Nanomechanical probing of extracellular vesicles, liposomes and lipoproteins

Abstract

Mechanical characterization involves testing the hardness of various materials ranging from metals, plastics and composites to biological materials by application and measurement of load and deformation. While most of the above-mentioned materials are of larger sizes, biological systems often are submicrometer-sized, i.e. extracellular vesicles (EVs). EVs are small membrane-enclosed spheres secreted by cells and they are present in most of human body fluids. Despite their known roles, among others, in the creation of metastasis-favoring environments, and in intercellular communication, the knowledge about the mechanical properties of EVs is fairly limited, mainly because of their small size.

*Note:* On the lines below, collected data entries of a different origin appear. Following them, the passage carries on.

==> src/rtl/line_scheduler.sv <==
// line_scheduler: frame-level command scheduler for the line-drawing engine.
// Lines from the geometry stage are queued in a FIFO. On vsync, and only when
// a complete frame is queued and the engine is idle, the engine receives one
// buffer clear and then every in-range line of that frame, one at a time.
// Optional build macro LINE_SCHED_STATS_EN adds the o_lines_drawn and
// o_frames_missed statistics outputs.
module line_scheduler #(
  parameter int P_X_COORD_W       = 11,
  parameter int P_Y_COORD_W       = 11,
  parameter int P_SCREEN_W        = 640,
  parameter int P_SCREEN_H        = 480,
  parameter int P_LOG2_FIFO_DEPTH = 4
) (
  input  logic                         i_clk,
  input  logic                         i_reset,
  input  logic                         i_line_valid,
  output logic                         o_line_ready,
  input  logic [P_X_COORD_W-1:0]       i_x0,
  input  logic [P_X_COORD_W-1:0]       i_x1,
  input  logic [P_Y_COORD_W-1:0]       i_y0,
  input  logic [P_Y_COORD_W-1:0]       i_y1,
  input  logic                         i_line_last,
  input  logic                         i_vsync,
  input  logic                         i_engine_idle,
  output logic                         o_engine_start,
  output logic                         o_engine_clear,
  output logic [P_X_COORD_W-1:0]       o_x0,
  output logic [P_X_COORD_W-1:0]       o_x1,
  output logic [P_Y_COORD_W-1:0]       o_y0,
  output logic [P_Y_COORD_W-1:0]       o_y1,
  output logic                         o_frame_done,
  output logic                         o_busy,
  output logic [P_LOG2_FIFO_DEPTH:0]   o_fifo_count
`ifdef LINE_SCHED_STATS_EN
  ,
  output logic [15:0]                  o_lines_drawn,
  output logic [15:0]                  o_frames_missed
`endif
);

  localparam int DEPTH   = 2 ** P_LOG2_FIFO_DEPTH;
  localparam int ENTRY_W = 2 * P_X_COORD_W + 2 * P_Y_COORD_W + 2;
  localparam logic [P_LOG2_FIFO_DEPTH:0] DEPTH_C  = (P_LOG2_FIFO_DEPTH+1)'(DEPTH);
  localparam logic [P_X_COORD_W-1:0]     X_LIMIT  = P_X_COORD_W'(P_SCREEN_W);
  localparam logic [P_Y_COORD_W-1:0]     Y_LIMIT  = P_Y_COORD_W'(P_SCREEN_H);

  // Entry layout (MSB..LSB): x0, x1, y0, y1, last, skip
  localparam int SKIP_B = 0;
  localparam int LAST_B = 1;
  localparam int Y1_LSB = 2;
  localparam int Y0_LSB = Y1_LSB + P_Y_COORD_W;
  localparam int X1_LSB = Y0_LSB + P_Y_COORD_W;
  localparam int X0_LSB = X1_LSB + P_X_COORD_W;

  typedef enum logic [2:0] {
    S_IDLE,
    S_CLR_START,
    S_CLR_WAIT,
    S_POP,
    S_LN_START,
    S_LN_WAIT,
    S_DONE
  } state_t;

  state_t state_reg, state_next;

  logic [ENTRY_W-1:0]             fifo_mem [DEPTH];
  logic [P_LOG2_FIFO_DEPTH-1:0]   wr_ptr_reg;
  logic [P_LOG2_FIFO_DEPTH-1:0]   rd_ptr_reg;
  logic [P_LOG2_FIFO_DEPTH:0]     count_reg;
  logic [P_LOG2_FIFO_DEPTH:0]     pending_reg;
  logic                           seen_low_reg;
  logic                           line_last_reg;
  logic [P_X_COORD_W-1:0]         x0_reg, x1_reg;
  logic [P_Y_COORD_W-1:0]         y0_reg, y1_reg;

  logic                           push;
  logic                           pop;
  logic                           push_skip;
  logic                           done_enter;
  logic [ENTRY_W-1:0]             head;
  logic                           head_skip;
  logic                           head_last;

  assign o_line_ready = (count_reg < DEPTH_C);
  assign push         = i_line_valid && o_line_ready;
  // A pop only happens with data present; a queued frame always holds its own
  // last entry, so the empty guard is purely defensive.
  assign pop          = (state_reg == S_POP) && (count_reg != '0);

  // Out-of-range lines are kept so a skipped last still closes its frame.
  assign push_skip = (i_x0 >= X_LIMIT) || (i_x1 >= X_LIMIT) ||
                     (i_y0 >= Y_LIMIT) || (i_y1 >= Y_LIMIT);

  // The POP decision needs the head flags in the same cycle, so the head is
  // read directly from the storage array.
  assign head      = fifo_mem[rd_ptr_reg];
  assign head_skip = head[SKIP_B];
  assign head_last = head[LAST_B];

  assign done_enter = (state_next == S_DONE) && (state_reg != S_DONE);

  // FIFO storage write; contents need no reset because pointers define validity.
  always_ff @(posedge i_clk) begin
    if (push) begin
      fifo_mem[wr_ptr_reg] <= {i_x0, i_x1, i_y0, i_y1, i_line_last, push_skip};
    end
  end

  // FIFO pointers and occupancy; pointers wrap naturally at the depth.
  always_ff @(posedge i_clk) begin
    if (i_reset) begin
      wr_ptr_reg <= '0;
      rd_ptr_reg <= '0;
      count_reg  <= '0;
    end else begin
      if (push) wr_ptr_reg <= wr_ptr_reg + 1'b1;
      if (pop)  rd_ptr_reg <= rd_ptr_reg + 1'b1;
      case ({push, pop})
        2'b10:   count_reg <= count_reg + 1'b1;
        2'b01:   count_reg <= count_reg - 1'b1;
        default: count_reg <= count_reg;
      endcase
    end
  end

  // Number of complete frames sitting in the FIFO.
  always_ff @(posedge i_clk) begin
    if (i_reset) begin
      pending_reg <= '0;
    end else begin
      case ({push && i_line_last, done_enter})
        2'b10:   pending_reg <= pending_reg + 1'b1;
        2'b01:   pending_reg <= pending_reg - 1'b1;
        default: pending_reg <= pending_reg;
      endcase
    end
  end

  // Sequencer state register.
  always_ff @(posedge i_clk) begin
    if (i_reset) state_reg <= S_IDLE;
    else         state_reg <= state_next;
  end

  // Next-state logic and state-decoded command outputs.
  always_comb begin
    state_next     = state_reg;
    o_engine_start = 1'b0;
    o_engine_clear = 1'b0;
    o_frame_done   = 1'b0;
    o_busy         = 1'b1;
    case (state_reg)
      S_IDLE: begin
        o_busy = 1'b0;
        if (i_vsync && (pending_reg != '0) && i_engine_idle) state_next = S_CLR_START;
      end
      S_CLR_START: begin
        o_engine_start = 1'b1;
        o_engine_clear = 1'b1;
        state_next     = S_CLR_WAIT;
      end
      S_CLR_WAIT: begin
        if (seen_low_reg && i_engine_idle) state_next = S_POP;
      end
      S_POP: begin
        if (count_reg != '0) begin
          if (!head_skip)     state_next = S_LN_START;
          else if (head_last) state_next = S_DONE;
          else                state_next = S_POP;
        end
      end
      S_LN_START: begin
        o_engine_start = 1'b1;
        state_next     = S_LN_WAIT;
      end
      S_LN_WAIT: begin
        if (seen_low_reg && i_engine_idle) state_next = line_last_reg ? S_DONE : S_POP;
      end
      S_DONE: begin
        o_frame_done = 1'b1;
        state_next   = S_IDLE;
      end
      default: state_next = S_IDLE;
    endcase
  end

  // Engine acknowledge: latch a low idle level so a fast engine is not missed.
  always_ff @(posedge i_clk) begin
    if (i_reset || (state_reg == S_CLR_START) || (state_reg == S_LN_START)) begin
      seen_low_reg <= 1'b0;
    end else if (((state_reg == S_CLR_WAIT) || (state_reg == S_LN_WAIT)) && !i_engine_idle) begin
      seen_low_reg <= 1'b1;
    end
  end

  // Line coordinates to the engine, captured on every pop and held until the next.
  always_ff @(posedge i_clk) begin
    if (i_reset) begin
      x0_reg        <= '0;
      x1_reg        <= '0;
      y0_reg        <= '0;
      y1_reg        <= '0;
      line_last_reg <= 1'b0;
    end else if (pop) begin
      x0_reg        <= head[X0_LSB +: P_X_COORD_W];
      x1_reg        <= head[X1_LSB +: P_X_COORD_W];
      y0_reg        <= head[Y0_LSB +: P_Y_COORD_W];
      y1_reg        <= head[Y1_LSB +: P_Y_COORD_W];
      line_last_reg <= head_last;
    end
  end

  assign o_x0         = x0_reg;
  assign o_x1         = x1_reg;
  assign o_y0         = y0_reg;
  assign o_y1         = y1_reg;
  assign o_fifo_count = count_reg;

`ifdef LINE_SCHED_STATS_EN
  logic [15:0] lines_drawn_reg;
  logic [15:0] frames_missed_reg;
  logic        vsync_missed;

  // A vsync is lost when the sequencer is mid-frame, or when a frame is
  // queued but the engine is not idle.
  assign vsync_missed = i_vsync &&
                        ((state_reg != S_IDLE) || ((pending_reg != '0) && !i_engine_idle));

  // Line commands issued in the current frame.
  always_ff @(posedge i_clk) begin
    if (i_reset) begin
      lines_drawn_reg <= '0;
    end else if ((state_reg == S_IDLE) && (state_next == S_CLR_START)) begin
      lines_drawn_reg <= '0;
    end else if (state_reg == S_LN_START) begin
      lines_drawn_reg <= lines_drawn_reg + 1'b1;
    end
  end

  // Saturating count of missed frame starts.
  always_ff @(posedge i_clk) begin
    if (i_reset) begin
      frames_missed_reg <= '0;
    end else if (vsync_missed && (frames_missed_reg != 16'hFFFF)) begin
      frames_missed_reg <= frames_missed_reg + 1'b1;
    end
  end

  assign o_lines_drawn   = lines_drawn_reg;
  assign o_frames_missed = frames_missed_reg;
`endif

endmodule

Atomic force microscopy (AFM)-based nanoindentation - the method of choice in my thesis - allows for the mechanical characterization of single submicrometer-sized particles under close-to physiological environments. EVs in hereditary spherocytosis, the role of calcium-sensor proteins in membrane fusion, the function of tetraspanin CD63 in sorting cholesterol to HeLa-EVs as well as a potential effect of EV storage on their mechanical properties, inherent properties of lipoproteins (the main carriers of cholesterol and phospholipids within the human body) and the influence of oxygen on the mechanics of cervical cancer EVs were investigated. Next to better and deeper understanding of physiological processes within the human body, diseases and protein functions, mechanical characterization can drive forward the design of targeted drug delivery vehicles, and minimal-invasive diagnostics.